Task statement:
Each line that includes the word "default" should be copied from the records.
** Provided records follows **
File: src/rtl/wb_pkg.sv
// Shared writeback-stage definitions: result-select and load funct3 encodings,
// the stage state enum, and default datapath widths.
package wb_pkg;
    localparam int XLEN_DEF = 32;
    localparam int AW_DEF   = 5;

    localparam logic [1:0] WB_ALU  = 2'b00;
    localparam logic [1:0] WB_LOAD = 2'b01;
    localparam logic [1:0] WB_PC4  = 2'b10;

    localparam logic [2:0] F3_LB  = 3'b000;
    localparam logic [2:0] F3_LH  = 3'b001;
    localparam logic [2:0] F3_LW  = 3'b010;
    localparam logic [2:0] F3_LBU = 3'b100;
    localparam logic [2:0] F3_LHU = 3'b101;

    typedef enum logic [1:0] {
        WB_IDLE    = 2'd0,
        WB_WAIT_LD = 2'd1,
        WB_WRITE   = 2'd2
    } wb_state_e;
endpackage

File: src/rtl/wb_stage_load_fmt.sv
// Combinational load extractor: picks the byte/half addressed by off from the
// aligned word and sign- or zero-extends it according to funct3.
module load_fmt
    import wb_pkg::*;
#(
    parameter int XLEN = XLEN_DEF
) (
    input  logic [XLEN-1:0] rdata,
    input  logic [2:0]      f3,
    input  logic [1:0]      off,
    output logic [XLEN-1:0] data
);
    logic [7:0]  byte_sel;
    logic [15:0] half_sel;

    always_comb begin
        byte_sel = rdata[8*off +: 8];
        // Halfwords are assumed aligned, so only off[1] chooses the half.
        half_sel = rdata[16*off[1] +: 16];
        case (f3)
            F3_LB:   data = {{(XLEN-8){byte_sel[7]}}, byte_sel};
            F3_LBU:  data = {{(XLEN-8){1'b0}}, byte_sel};
            F3_LH:   data = {{(XLEN-16){half_sel[15]}}, half_sel};
            F3_LHU:  data = {{(XLEN-16){1'b0}}, half_sel};
            F3_LW:   data = rdata;
            default: data = rdata;
        endcase
    end
endmodule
** End of Provided records **
Result for this exercise:
// the stage state enum, and default datapath widths.
            default: data = rdata;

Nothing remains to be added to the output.